La paternidad, sin lugar a dudas, es una de ellas y es que no hay nada que te
prepare para ello. Resulta que un día te encuentras con un nuevo ser humano en
los brazos, que parece igualito –aunque más pequeño– a otros muchos que te han
estado tocando los cojones desde hace años, pero según le miras empiezas a
sospechar que hay alguna diferencia. Has estado pensando en ese momento desde
hace tiempo, al menos nueve meses, imaginándote cómo sería, pero hasta que no
llega ese instante no tienes ni idea de lo que significa. Como todas las cosas
importantes de la vida, por cierto… Cada uno lo vive a su manera, y de hecho,
he escuchado casi las mismas versiones que bocas he visto a lo largo de mucho
tiempo. Poco a poco he llegado a la convicción de que la mejor definición que
podría dar, y la mejor que alguno me ha dado, ha sido la que no le pone
palabras y se queda en una sonrisa que se desborda.
No
pretendo menospreciar las vidas de aquellos que no tienen hijos, o porque así
lo decidieron o porque no han podido.
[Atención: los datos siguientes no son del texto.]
### config.mk
export PLATFORM = sky130hd
export DESIGN_NAME = divtick_serial_tx
export DESIGN_NICKNAME = d
export VERILOG_FILES = /design/src/rtl/divtick_serial_tx.sv
export SDC_FILE = /design/constraint.sdc
export NUM_CORES = 1
export LEC_CHECK = 0
export CAP_MARGIN = 20
export CORE_ASPECT_RATIO = 0.6
export CORE_MARGIN = 1
export CORE_UTILIZATION = 30
export CTS_CLUSTER_SIZE = 14
export DETAILED_ROUTE_END_ITERATION = 12
export GPL_ROUTABILITY_DRIVEN = 1
export PLACE_DENSITY_LB_ADDON = 0.1
export SLEW_MARGIN = 5
export SYNTH_ARGS = -nofsm -noshare
export SYNTH_HDL_FRONTEND = slang
export SYNTH_SLANG_ARGS = --single-unit
### constraint.sdc
create_clock -name i_clk -period 3.9 [get_ports i_clk]
set_clock_uncertainty 0.1 [all_clocks]
set_input_delay 0.78 -clock i_clk [delete_from_list [all_inputs] [get_ports i_clk]]
set_output_delay 0.78 -clock i_clk [all_outputs]
set_load 0.01 [all_outputs]
### src/rtl/divtick_serial_tx.sv
// Bit-serial transmitter clocked by the rising edges of the divider flag: start bit, LSB-first data, stop bits.
// Optional even parity before the stop bits when DIVTICK_TX_PARITY_EN is defined.
module divtick_serial_tx #(
    parameter int DATA_W    = 8,
    parameter int STOP_BITS = 1
) (
    input  logic              i_clk,
    input  logic              i_rst,
    input  logic              i_tick_lvl,
    input  logic [DATA_W-1:0] i_tx_data,
    input  logic              i_tx_valid,
    output logic              o_tx_ready,
    output logic              o_div_enable,
    output logic              o_serial_out,
    output logic              o_busy,
    output logic              o_tx_done
);

    localparam int BCW = $clog2(DATA_W + 1);

`ifdef DIVTICK_TX_PARITY_EN
    typedef enum logic [2:0] {S_IDLE, S_WAIT, S_START, S_DATA, S_PARITY, S_STOP} state_t;
`else
    typedef enum logic [2:0] {S_IDLE, S_WAIT, S_START, S_DATA, S_STOP} state_t;
`endif

    state_t            r_state, w_state;
    logic              r_tick_q;
    logic [DATA_W-1:0] r_sreg, w_sreg;
    logic [BCW-1:0]    r_bit_cnt, w_bit_cnt;
    logic [1:0]        r_stop_cnt, w_stop_cnt;
    logic              r_serial, w_serial;
    logic              r_tx_ready, w_tx_ready;
    logic              r_busy, w_busy;
    logic              r_tx_done, w_tx_done;
    logic              w_tick;
`ifdef DIVTICK_TX_PARITY_EN
    logic              r_par, w_par;
`endif

    assign w_tick = i_tick_lvl & ~r_tick_q;

    always_comb begin
        w_state    = r_state;
        w_sreg     = r_sreg;
        w_bit_cnt  = r_bit_cnt;
        w_stop_cnt = r_stop_cnt;
        w_serial   = r_serial;
        w_tx_done  = 1'b0;
`ifdef DIVTICK_TX_PARITY_EN
        w_par      = r_par;
`endif
        case (r_state)
            // Ticks seen while idle are dropped, even one landing on the accept edge.
            S_IDLE: begin
                w_serial = 1'b1;
                if (i_tx_valid && r_tx_ready) begin
                    w_state    = S_WAIT;
                    w_sreg     = i_tx_data;
                    w_bit_cnt  = '0;
                    w_stop_cnt = '0;
`ifdef DIVTICK_TX_PARITY_EN
                    w_par      = ^i_tx_data;
`endif
                end
            end
            S_WAIT: begin
                if (w_tick) begin
                    w_serial = 1'b0;
                    w_state  = S_START;
                end
            end
            S_START: begin
                if (w_tick) begin
                    w_serial  = r_sreg[0];
                    w_sreg    = r_sreg >> 1;
                    w_bit_cnt = BCW'(1);
                    w_state   = S_DATA;
                end
            end
            S_DATA: begin
                if (w_tick) begin
                    if (r_bit_cnt < BCW'(DATA_W)) begin
                        w_serial  = r_sreg[0];
                        w_sreg    = r_sreg >> 1;
                        w_bit_cnt = r_bit_cnt + BCW'(1);
                    end else begin
`ifdef DIVTICK_TX_PARITY_EN
                        w_serial   = r_par;
                        w_state    = S_PARITY;
`else
                        w_serial   = 1'b1;
                        w_stop_cnt = 2'd1;
                        w_state    = S_STOP;
`endif
                    end
                end
            end
`ifdef DIVTICK_TX_PARITY_EN
            S_PARITY: begin
                if (w_tick) begin
                    w_serial   = 1'b1;
                    w_stop_cnt = 2'd1;
                    w_state    = S_STOP;
                end
            end
`endif
            S_STOP: begin
                if (w_tick) begin
                    if (r_stop_cnt < 2'(STOP_BITS)) begin
                        w_stop_cnt = r_stop_cnt + 2'd1;
                    end else begin
                        w_state   = S_IDLE;
                        w_tx_done = 1'b1;
                    end
                end
            end
            default: w_state = S_IDLE;
        endcase
        w_tx_ready = (w_state == S_IDLE);
        w_busy     = (w_state != S_IDLE);
    end

    // tick_q resets high so a flag already high at release is not taken as an edge.
    always_ff @(posedge i_clk) begin
        if (i_rst) begin
            r_state    <= S_IDLE;
            r_tick_q   <= 1'b1;
            r_sreg     <= '0;
            r_bit_cnt  <= '0;
            r_stop_cnt <= '0;
            r_serial   <= 1'b1;
            r_tx_ready <= 1'b1;
            r_busy     <= 1'b0;
            r_tx_done  <= 1'b0;
`ifdef DIVTICK_TX_PARITY_EN
            r_par      <= 1'b0;
`endif
        end else begin
            r_state    <= w_state;
            r_tick_q   <= i_tick_lvl;
            r_sreg     <= w_sreg;
            r_bit_cnt  <= w_bit_cnt;
            r_stop_cnt <= w_stop_cnt;
            r_serial   <= w_serial;
            r_tx_ready <= w_tx_ready;
            r_busy     <= w_busy;
            r_tx_done  <= w_tx_done;
`ifdef DIVTICK_TX_PARITY_EN
            r_par      <= w_par;
`endif
        end
    end

    assign o_tx_ready   = r_tx_ready;
    assign o_busy       = r_busy;
    assign o_div_enable = r_busy;
    assign o_serial_out = r_serial;
    assign o_tx_done    = r_tx_done;

endmodule
--- config.mk ---
export PLATFORM = sky130hd
export DESIGN_NAME = nibble_serial_adder_ctrl_flat
export DESIGN_NICKNAME = d
export VERILOG_FILES = /design/src/rtl/nibble_serial_adder_ctrl_pkg.sv /design/src/rtl/nibble_serial_adder_ctrl_if.sv /design/src/rtl/nibble_serial_adder_ctrl_adder4.sv /design/src/rtl/nibble_serial_adder_ctrl.sv /design/src/flat_wrapper.sv
export SDC_FILE = /design/constraint.sdc
export NUM_CORES = 1
export LEC_CHECK = 0
export ABC_AREA = 1
export BUFFER_PORTS_ARGS = -buffer_cell sky130_fd_sc_hd__buf_2
export CAP_MARGIN = 20
export CORE_MARGIN = 2
export CORE_UTILIZATION = 45
export CTS_BUF_LIST = sky130_fd_sc_hd__clkbuf_16
export DETAILED_ROUTE_END_ITERATION = 6
export GPL_TIMING_DRIVEN = 0
export PLACE_DENSITY_LB_ADDON = 0.25
export SYNTH_ARGS = -nofsm -noshare
export SYNTH_HDL_FRONTEND = slang
export SYNTH_SLANG_ARGS = --single-unit
--- constraint.sdc ---
create_clock -name clk -period 4.64 [get_ports clk]
set_clock_uncertainty 0.1 [all_clocks]
set_input_delay 1.16 -clock clk [delete_from_list [all_inputs] [get_ports clk]]
set_output_delay 1.16 -clock clk [all_outputs]
set_load 0.03 [all_outputs]
--- src/rtl/nibble_serial_adder_ctrl_pkg.sv ---
// Shared constants and FSM encoding for the nibble-serial adder sequencer.
//   NIBBLE_W    : width of the shared adder slice
//   state_e     : IDLE / RUN / DONE sequencer states
//   idx_width() : bit width needed to hold a nibble index
package nibble_serial_adder_ctrl_pkg;

    localparam int unsigned NIBBLE_W = 4;

    typedef enum logic [1:0] {
        ST_IDLE = 2'd0,
        ST_RUN  = 2'd1,
        ST_DONE = 2'd2
    } state_e;

    // At least one bit, even when only a single nibble is processed.
    function automatic int unsigned idx_width(input int unsigned n);
        return (n > 1) ? $clog2(n) : 1;
    endfunction

endpackage

--- src/rtl/nibble_serial_adder_ctrl_if.sv ---
// Request/result bundle between a requester and the nibble-serial adder.
//   start, clear, Cin, A, B : requester -> sequencer
//   ready, done, Sum, Cout  : sequencer -> requester
interface nibble_serial_adder_ctrl_if #(
    parameter int unsigned WIDTH = 16
);
    logic             start;
    logic             clear;
    logic             Cin;
    logic [WIDTH-1:0] A;
    logic [WIDTH-1:0] B;
    logic             ready;
    logic             done;
    logic [WIDTH-1:0] Sum;
    logic             Cout;

    modport master (
        output start, clear, Cin, A, B,
        input  ready, done, Sum, Cout
    );

    modport slave (
        input  start, clear, Cin, A, B,
        output ready, done, Sum, Cout
    );
endinterface

--- src/rtl/nibble_serial_adder_ctrl_adder4.sv ---
// Single 4-bit ripple slice shared across all nibbles of an operation.
//   i_cin, i_a, i_b : carry-in and operand nibbles
//   o_sum_c, o_cout_c : combinational nibble sum and carry-out
module nibble_serial_adder_ctrl_adder4
    import nibble_serial_adder_ctrl_pkg::*;
(
    input  logic                i_cin,
    input  logic [NIBBLE_W-1:0] i_a,
    input  logic [NIBBLE_W-1:0] i_b,
    output logic [NIBBLE_W-1:0] o_sum_c,
    output logic                o_cout_c
);

    localparam int unsigned EXT_W = NIBBLE_W + 1;

    logic [EXT_W-1:0] w_total;

    assign w_total  = EXT_W'(i_a) + EXT_W'(i_b) + EXT_W'(i_cin);
    assign o_sum_c  = w_total[NIBBLE_W-1:0];
    assign o_cout_c = w_total[NIBBLE_W];

endmodule

--- src/rtl/nibble_serial_adder_ctrl.sv ---
// Computes WIDTH-bit A+B+Cin one nibble per clock through a single adder4
// slice and a carry register. Operands are captured on the accepting edge,
// the result is published on Sum/Cout together with a one-cycle done pulse.
//   clk, rst_n : clock, asynchronous active-low reset
//   bus        : slave side of the request/result bundle
//                (start/clear/Cin/A/B in, ready/done/Sum/Cout out)
// WIDTH must be a multiple of 4 and at least 4.
module nibble_serial_adder_ctrl
    import nibble_serial_adder_ctrl_pkg::*;
#(
    parameter int unsigned WIDTH = 16
) (
    input  logic                       clk,
    input  logic                       rst_n,
    nibble_serial_adder_ctrl_if.slave  bus
);

    localparam int unsigned NIBBLES  = WIDTH / NIBBLE_W;
    localparam int unsigned IDX_W    = idx_width(NIBBLES);
    localparam logic [IDX_W-1:0] IDX_LAST = IDX_W'(NIBBLES - 1);

    state_e             r_state;
    logic [IDX_W-1:0]   r_idx;
    logic               r_carry;
    logic [WIDTH-1:0]   r_a;
    logic [WIDTH-1:0]   r_b;
    logic [WIDTH-1:0]   r_res;
    logic [WIDTH-1:0]   r_sum;
    logic               r_cout;
    logic               r_done;
    logic               r_ready;

    logic [NIBBLE_W-1:0] w_nib_a;
    logic [NIBBLE_W-1:0] w_nib_b;
    logic [NIBBLE_W-1:0] w_sum4;
    logic                w_cout4;
    logic [WIDTH-1:0]    w_res_next;

    // Operand nibble select for the current index.
    always_comb begin
        w_nib_a = '0;
        w_nib_b = '0;
        for (int unsigned i = 0; i < NIBBLES; i++) begin
            if (r_idx == IDX_W'(i)) begin
                w_nib_a = r_a[i*NIBBLE_W +: NIBBLE_W];
                w_nib_b = r_b[i*NIBBLE_W +: NIBBLE_W];
            end
        end
    end

    nibble_serial_adder_ctrl_adder4 u_adder4 (
        .i_cin    (r_carry),
        .i_a      (w_nib_a),
        .i_b      (w_nib_b),
        .o_sum_c  (w_sum4),
        .o_cout_c (w_cout4)
    );

    // Result nibble insert; kept apart from the select so the adder path
    // does not form a combinational loop through one block.
    always_comb begin
        w_res_next = r_res;
        for (int unsigned i = 0; i < NIBBLES; i++) begin
            if (r_idx == IDX_W'(i)) begin
                w_res_next[i*NIBBLE_W +: NIBBLE_W] = w_sum4;
            end
        end
    end

    // Sequencer: state, working registers and registered outputs.
    always_ff @(posedge clk or negedge rst_n) begin
        if (!rst_n) begin
            r_state <= ST_IDLE;
            r_idx   <= '0;
            r_carry <= 1'b0;
            r_a     <= '0;
            r_b     <= '0;
            r_res   <= '0;
            r_sum   <= '0;
            r_cout  <= 1'b0;
            r_done  <= 1'b0;
            r_ready <= 1'b1;
        end else begin
            r_done <= 1'b0;
            // Abort outranks everything but is meaningless while idle,
            // so a same-cycle start in IDLE still wins.
            if (bus.clear && (r_state != ST_IDLE)) begin
                r_state <= ST_IDLE;
                r_idx   <= '0;
                r_ready <= 1'b1;
            end else begin
                case (r_state)
                    ST_IDLE: begin
                        if (bus.start) begin
                            r_a     <= bus.A;
                            r_b     <= bus.B;
                            r_carry <= bus.Cin;
                            r_res   <= '0;
                            r_idx   <= '0;
                            r_state <= ST_RUN;
                            r_ready <= 1'b0;
                        end
                    end
                    ST_RUN: begin
                        r_res   <= w_res_next;
                        r_carry <= w_cout4;
                        if (r_idx == IDX_LAST) begin
                            r_idx   <= '0;
                            r_sum   <= w_res_next;
                            r_cout  <= w_cout4;
                            r_done  <= 1'b1;
                            r_state <= ST_DONE;
                        end else begin
                            r_idx <= r_idx + IDX_W'(1);
                        end
                    end
                    ST_DONE: begin
                        r_state <= ST_IDLE;
                        r_ready <= 1'b1;
                    end
                    default: begin
                        r_state <= ST_IDLE;
                        r_ready <= 1'b1;
                    end
                endcase
            end
        end
    end

    assign bus.ready = r_ready;
    assign bus.done  = r_done;
    assign bus.Sum   = r_sum;
    assign bus.Cout  = r_cout;

endmodule

--- src/flat_wrapper.sv ---
// flat-port wrapper written by rule: the top's interface ports become plain ports
module nibble_serial_adder_ctrl_flat import nibble_serial_adder_ctrl_pkg::*;
#(
    parameter int unsigned WIDTH = 16
)
  (clk, rst_n, bus_start, bus_clear, bus_Cin, bus_A, bus_B, bus_ready, bus_done, bus_Sum, bus_Cout);
  nibble_serial_adder_ctrl_if #(.WIDTH(WIDTH)) bus_i ();
  input  logic clk;
  input  logic rst_n;
  input wire logic [$bits(bus_i.start)-1:0] bus_start;
  input wire logic [$bits(bus_i.clear)-1:0] bus_clear;
  input wire logic [$bits(bus_i.Cin)-1:0] bus_Cin;
  input wire logic [$bits(bus_i.A)-1:0] bus_A;
  input wire logic [$bits(bus_i.B)-1:0] bus_B;
  output wire logic [$bits(bus_i.ready)-1:0] bus_ready;
  output wire logic [$bits(bus_i.done)-1:0] bus_done;
  output wire logic [$bits(bus_i.Sum)-1:0] bus_Sum;
  output wire logic [$bits(bus_i.Cout)-1:0] bus_Cout;
  assign bus_i.start = bus_start;
  assign bus_i.clear = bus_clear;
  assign bus_i.Cin = bus_Cin;
  assign bus_i.A = bus_A;
  assign bus_i.B = bus_B;
  assign bus_ready = bus_i.ready;
  assign bus_done = bus_i.done;
  assign bus_Sum = bus_i.Sum;
  assign bus_Cout = bus_i.Cout;
  nibble_serial_adder_ctrl #(.WIDTH(WIDTH)) u_core (.clk(clk), .rst_n(rst_n), .bus(bus_i));
endmodule
Yosys cells after proc, flatten, opt, wreduce, memory -nomap -nowiden

Cells that the tools add are included.

Bits in registers: 72
Bits of input ports: 37
Output and inout port bits: 19
Logic and storage cells: 64

$add $sub $neg: 3
Equality and inequality tests: 8
Mux-type cells: 30
Bitwise gates (word level): 1
Reduce and logical (&&, ||, !) cells: 12

Operator list:

| kind                                                   | number |
|---|---|
| 2-to-1 mux 4 bit                                       | 12 |
| one-hot mux 16 bit (2 select lines)                    | 1 |
| 2-to-1 mux 16 bit                                      | 1 |
| 2-to-1 mux 2 bit                                       | 6 |
| AND reduction 3 bit                                    | 3 |
| one-hot mux 2 bit (2 select lines)                     | 2 |
| 2-to-1 mux 1 bit                                       | 6 |
| AND reduction 2 bit                                    | 3 |
| adder 4 x 4 -> 5 bit                                   | 1 |
| adder 5 x 1 -> 5 bit                                   | 1 |
| equality test 2 x 1 -> 1 bit (second input constant)   | 2 |
| equality test 2 bit (second input constant)            | 2 |
| zero test 2 bit                                        | 2 |
| one-hot mux 1 bit (2 select lines)                     | 2 |
| nonzero test 2 bit                                     | 2 |
| inequality test 3 x 1 -> 1 bit (second input constant) | 1 |
| inequality test 3 x 2 -> 1 bit (second input constant) | 1 |
| nonzero test 3 bit                                     | 1 |
| adder 2 x 1 -> 2 bit (second input constant)           | 1 |
| inequality test 2 x 1 -> 1 bit (second input constant) | 1 |
| inequality test 2 bit (second input constant)          | 1 |
| logical AND 1 bit                                      | 1 |
| NOT 1 bit                                              | 1 |

Depth between registers and ports, before layout

Word-level depth: 9
Mapped depth: 18
Gate-level depth less buffers: 18

By module

A second synthesis with hierarchy kept.

Cell total of the unflattened synthesis: 541
Area, all modules: 3839.9 sq um

By module, submodules not included:

| module                          | times used | cells each | area each (sq um) | sequential area each (sq um) |
|---|---|---|---|---|
| nibble_serial_adder_ctrl        | 1          | 516        | 3674.8            | 1803.0 |
| nibble_serial_adder_ctrl_adder4 | 1          | 25         | 165.2             | 0.0 |

Least setup slack after synthesis

No wires, ideal clock.

Path type: register to register
Start: reg u_core.r_idx[0]
End: reg u_core.r_res[9]
Library setup time: 118 ps
Data arrival time: 2564 ps
Data required time: 4422 ps
Setup slack: 1858 ps
Stages on the path, launching flop included: 17
Buffers on the path: 1
Clock period less this slack: 2782 ps
Cell sequence: dfrtp_1 > inv_1 > ha_1 > clkbuf_1 > nand2_1 > o21ai_0 > nand2_1 > nand2_1 > o21ai_0 > fa_1 > inv_1 > fa_1 > inv_1 > nand2_1 > o21ai_0 > nand3b_1 > nand2_1

Word-level cells in the longest chain between the ends: 9
Elaborated cells between the ends (all ways): 16
Those cells by class: 2 x add/sub; 3 x eq/ne; 10 x mux; 1 x reduce/logical

RTL lines:

| what                                    | RTL line                              | text |
|---|---|---|
| start: declaration                      | nibble_serial_adder_ctrl.sv:23        | `logic [IDX_W-1:0] r_idx;` |
| start signal: assignment                | nibble_serial_adder_ctrl.sv:114       | `r_idx <= r_idx + IDX_W'(1);` |
| zero test 2 bit                         | nibble_serial_adder_ctrl.sv:44        | `if (r_idx == IDX_W'(i)) begin` |
| 2-to-1 mux 4 bit (4 in series)          | nibble_serial_adder_ctrl.sv:44        |  |
| adder 4 x 4 -> 5 bit                    | nibble_serial_adder_ctrl_adder4.sv:18 | `assign w_total = EXT_W'(i_a) + EXT_W'(i_b) + EXT_W'(i_cin);` |
| adder 5 x 1 -> 5 bit                    | nibble_serial_adder_ctrl_adder4.sv:18 |  |
| 2-to-1 mux 4 bit (*)                    | nibble_serial_adder_ctrl.sv:64        | `if (r_idx == IDX_W'(i)) begin` |
| one-hot mux 16 bit (2 select lines) (*) | nibble_serial_adder_ctrl.sv:92        | `case (r_state)` |
| end signal: assignment                  | nibble_serial_adder_ctrl.sv:105       | `r_res <= w_res_next;` |
| end: declaration                        | nibble_serial_adder_ctrl.sv:27        | `logic [WIDTH-1:0] r_res;` |

Every way passes the cells marked *; elsewhere a longest branch is shown, timed or not.
A chain may end at the register's enable or synchronous reset.

Final worst setup path

Ends and elaborated chain as after synthesis.

==> flow_summary.json <==
{
  "synth_compound_area_share_pct": 7.63,
  "worst_pin_slew_ns": 0.838,
  "worstHoldPathType": "flip-flop to flip-flop",
  "p_leak_nw": 2.19,
  "status": "completed",
  "worstPathMaxFanout": 10,
  "yosys.area_share.simple_pct": 30.2,
  "crit_type": "flip-flop to flip-flop",
  "clock_sink_count": 68,
  "grt_pass1_vias": 2610,
  "synth_seq_cells": 68,
  "place.port_buffers": 55,
  "ff_latch_area_sq_um": 1700,
  "syn_nets": 445,
  "synth_xor_area_share_pct": 0,
  "reg2reg_depth": 14,
  "cts_resized": 0,
  "routed_wl_mm": 7.33,
  "preCtsSetupSlack_ns": 1.34,
  "h-tree-depth": 3,
  "cp_data_arrival_time_ns": 3.47,
  "syn-cell-area_sq_um": 3200,
  "multi_input_area_sq_um": 1340,
  "dieArea_sq_um": 7790,
  "ys_seq_area_share_pct": 53.3,
  "p_per_area_nw_per_um2": 545,
  "clk_pin_slew_worst_paths_ns": 0.06,
  "grt_pass1_wl_mm": 12.3,
  "layout.cells.non_filler": 566,
  "fillers": 670,
  "synthMuxAreaShare_pct": 0,
  "fin_tns_setup_ns": 0,
  "viasPerCell": 4.81,
  "r2r-start": "u_core.r_idx[0]$_DFFE_PN0P_",
  "pin_count": 56,
  "cts_setup_buffers": 0,
  "slew_headroom_pct": 44.1,
  "synth_top_family_by_area": "simple AND/OR/NAND/NOR gates",
  "fin_crit_sh_pct": 72.1,
  "clk-insertion-delay-late_ns": 0.33,
  "avgSynthCellArea_sq_um": 8.01,
  "clockBufferDepth": 2,
  "max_freq_mhz": 299,
  "rsz0062_at_grt": "no",
  "syn_inst": 399,
  "synthAdderAreaFrac_pct": 3.99,
  "hold_end": "u_core.bus.Sum[4]$_DFFE_PN0P_",
  "overflow": 0,
  "finalWorstSetupSlack_ns": 1.29,
  "final_common_cell": "nand2_1",
  "syn_to_final_growth_pct": 20.6,
  "slew_viol_final": 0,
  "r2r_slack_ns": 1.29,
  "final_cell_mix": "nand2_1, dfrtp_1, buf_2",
  "holdPathStages": 2,
  "rr_endpoint": "u_core.r_res[9]$_DFFE_PN0P_",
  "drive_gt1_share_pct": 18.5,
  "drtAntennaViolNets": 0,
  "hpwlAfterDp_mm": 5.17,
  "antenna_found_initial": 0,
  "route.detailed.drc": 0,
  "drtIter0Drc": 126,
  "postLayoutCoreUtil_pct": 56.4,
  "start_kind": "flip-flop",
  "wire_per_inst_um": 13.0,
  "globalplace.congestion": 0.817,
  "fp.dieH_um": 88.3,
  "cap_violations": 0,
  "rows": 30,
  "ir_drop_mv": 0.221,
  "dr.pass1.iters": 4,
  "grt_max_degree": 69,
  "dp_cells": 550,
  "crit_required_ns": 4.76,
  "cts_tree": "built",
  "vias": 2722,
  "n_antenna_cell": 0,
  "yosys_warnings": 0,
  "fin_crit_ns": 3.35,
  "setup_viol": 0,
  "nets": 511,
  "synth_cell_types": 24,
  "core_sq_um": 6830,
  "hold_start": "u_core.bus.Sum[4]$_DFFE_PN0P_",
  "die_x_um": 88.3,
  "track_usage_pct": 20.8,
  "cp-end-kind": "flip-flop",
  "cts_hold_buf": 0,
  "cts_root_buf": "clkbuf_16",
  "cts_made_buffers": 9,
  "start_util_pct": 46.8,
  "hold_violations": 0
}
[sequential cells by signal (all words and copies together), names as in the netlist]
signal and cells:
u_core.r_carry 1, u_core.r_b 16, u_core.bus.Cout 1, u_core.r_state 2
u_core.r_idx 2, u_core.bus.Sum 16, u_core.bus.ready 1, u_core.r_res 12
u_core.r_a 16, u_core.bus.done 1
[worst max-delay path, cell delays in order, from the launching register on]
cell and delay (ns):
dfrtp_1 0.40, inv_1 0.12, ha_1 0.33, clkbuf_1 0.45, a21oi_1 0.12, nand2_1 0.09, o21ai_0 0.14, fa_1 0.42
inv_1 0.11, fa_1 0.48, inv_1 0.13, nand2_1 0.05, o21ai_0 0.09, nand3b_1 0.14, nand2_1 0.06
[per-layer routing]
metal	share of wire [%]	global-route usage, %	up-vias
met1	46	27.3	1236
met5	0	0	-
li1	-	-	1390
met2	47	33.2	86
met3	5.6	3.64	10
met4	1.5	10.7	0
[stage by stage]
step	total power, mW	hold slack (ns)	cell area, sq um
detailed placement	1.51	0.357	3590
CTS	2.11	0.371	3850
global placement	1.48	0.349	3590
global route	2.25	0.391	3850
finish	2.10	0.367	3850
floorplan	1.29	0.341	3200
[worst max-delay path by stage]
stage / startpoint / end / cells past startpoint
6_report: u_core.r_idx[0]$_DFFE_PN0P_ / u_core.r_res[9]$_DFFE_PN0P_ / 14
5_1_grt: u_core.r_idx[0]$_DFFE_PN0P_ / u_core.bus.Sum[6]$_DFFE_PN0P_ / 15
4_1_cts: u_core.r_idx[0]$_DFFE_PN0P_ / u_core.r_res[9]$_DFFE_PN0P_ / 14
3_5_place_dp: u_core.r_idx[0]$_DFFE_PN0P_ / u_core.r_res[9]$_DFFE_PN0P_ / 14
3_3_place_gp: u_core.r_idx[0]$_DFFE_PN0P_ / u_core.r_res[9]$_DFFE_PN0P_ / 14
2_1_floorplan: u_core.r_idx[0]$_DFFE_PN0P_ / u_core.r_res[9]$_DFFE_PN0P_ / 16
[synthesized netlist by cell type, drive strengths merged]
master | instances | area share, %
a21oi | 17 | 2.7
a31oi | 1 | 0.20
buf | 7 | 1.3
clkbuf | 8 | 0.94
clkinv | 1 | 0.12
dfrtp | 67 | 52
dfstp | 1 | 0.82
fa | 2 | 1.3
ha | 7 | 2.7
inv | 22 | 2.6
nand2 | 190 | 23
nand3 | 23 | 3.6
nand3b | 2 | 0.47
nor2 | 16 | 2.6
nor3 | 1 | 0.16
o21ai | 28 | 4.4
o22ai | 2 | 0.39
or2 | 4 | 0.78
[layout make-up]
type,count,share of cell area (%)
sequential,68,44.2
multi-input combinational,293,34.7
timing repair buffer,55,7.21
clock buffer,9,5.84
tap,96,3.12
inverter,23,2.24
buffer,15,1.85
clock inverter,7,0.909
[power by group]
group / leakage, nW / switching, mW / internal, mW
combinational: 1.18 / 0.470 / 0.232
clock: 0.134 / 0.243 / 0.353
sequential: 0.881 / 0.0739 / 0.731
total: 2.19 / 0.787 / 1.32
[cell families (layout without fill, tap and decap cells)]
family	Yosys count	in the layout
and+or+nand+nor	236	236
DFF	68	68
buffers and inverters	38	109
adders and majority gates	9	9
AOI/OAI and AO/OA	48	48
(Power assumes the default switching activity.)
Cada uno juega la partida con las cartas
que le tocan, y no por ello están privados de poder alcanzar una plenitud
auténtica y completa. De hecho, la paternidad también tiene una serie de características
que la hacen hasta cierto punto excluyente de otras posibilidades. Nada nuevo
bajo el sol.
En
todo caso, de alguna manera, la paternidad me ha enseñado lo que puede ser un
sentimiento indubitable. Una realidad que está más allá de cualquier
razonamiento que puedas elaborar artificialmente para protegerte de sus
consecuencias. Y lo contrario sólo me lo explico cuando hay una tara emocional
o psicológica muy seria. Casos de los que salen en la prensa, como lo de la
niña Asunta, los dos niños de Huelva, Ruth y José, o cualquier otro que se os
venga a la memoria.
Pero
más allá de lo evidente, hay otras consideraciones que merecen la pena ser
tenidas en cuenta. Aunque me llamen interesado o manipulador.
Precisamente
por esas emociones de las que hablo, emociones que van más allá de lo que la
razón discierne, no soy capaz de imaginarme la tragedia por la que se ven
obligados a pasar esos padres que no han tenido la suerte que tengo yo de poder
dar seguridad, comida y afecto a sus hijos. Parece que están lejos, que no nos
llega del todo, gracias a la magia de la televisión; esa aparente buena amiga
que nos simplifica la tarea de identificar a los buenos y a los malos en esas
películas de Hollywood. Y luego hace lo mismo durante los noticiarios de esos
medios de comunicación controlados por intereses muy oscuros. Parece que están
lejos, esos padres y esas madres, pero algunos viven en tu barrio –salvo los
que vivan en La moraleja y sucedáneos–, y van a la parroquia de noche cuando
sus vecinos no pueden verles a buscar un quilo de harina y unos macarrones, por
la noche les echan un par de mantas a sus hijos por encima, y a fin de mes las
pasan putas elucubrando como alargar el bajo de esos pantalones.
Quizá
se equivocaron, es cierto. Quizá debieran pagar por sus errores financieros.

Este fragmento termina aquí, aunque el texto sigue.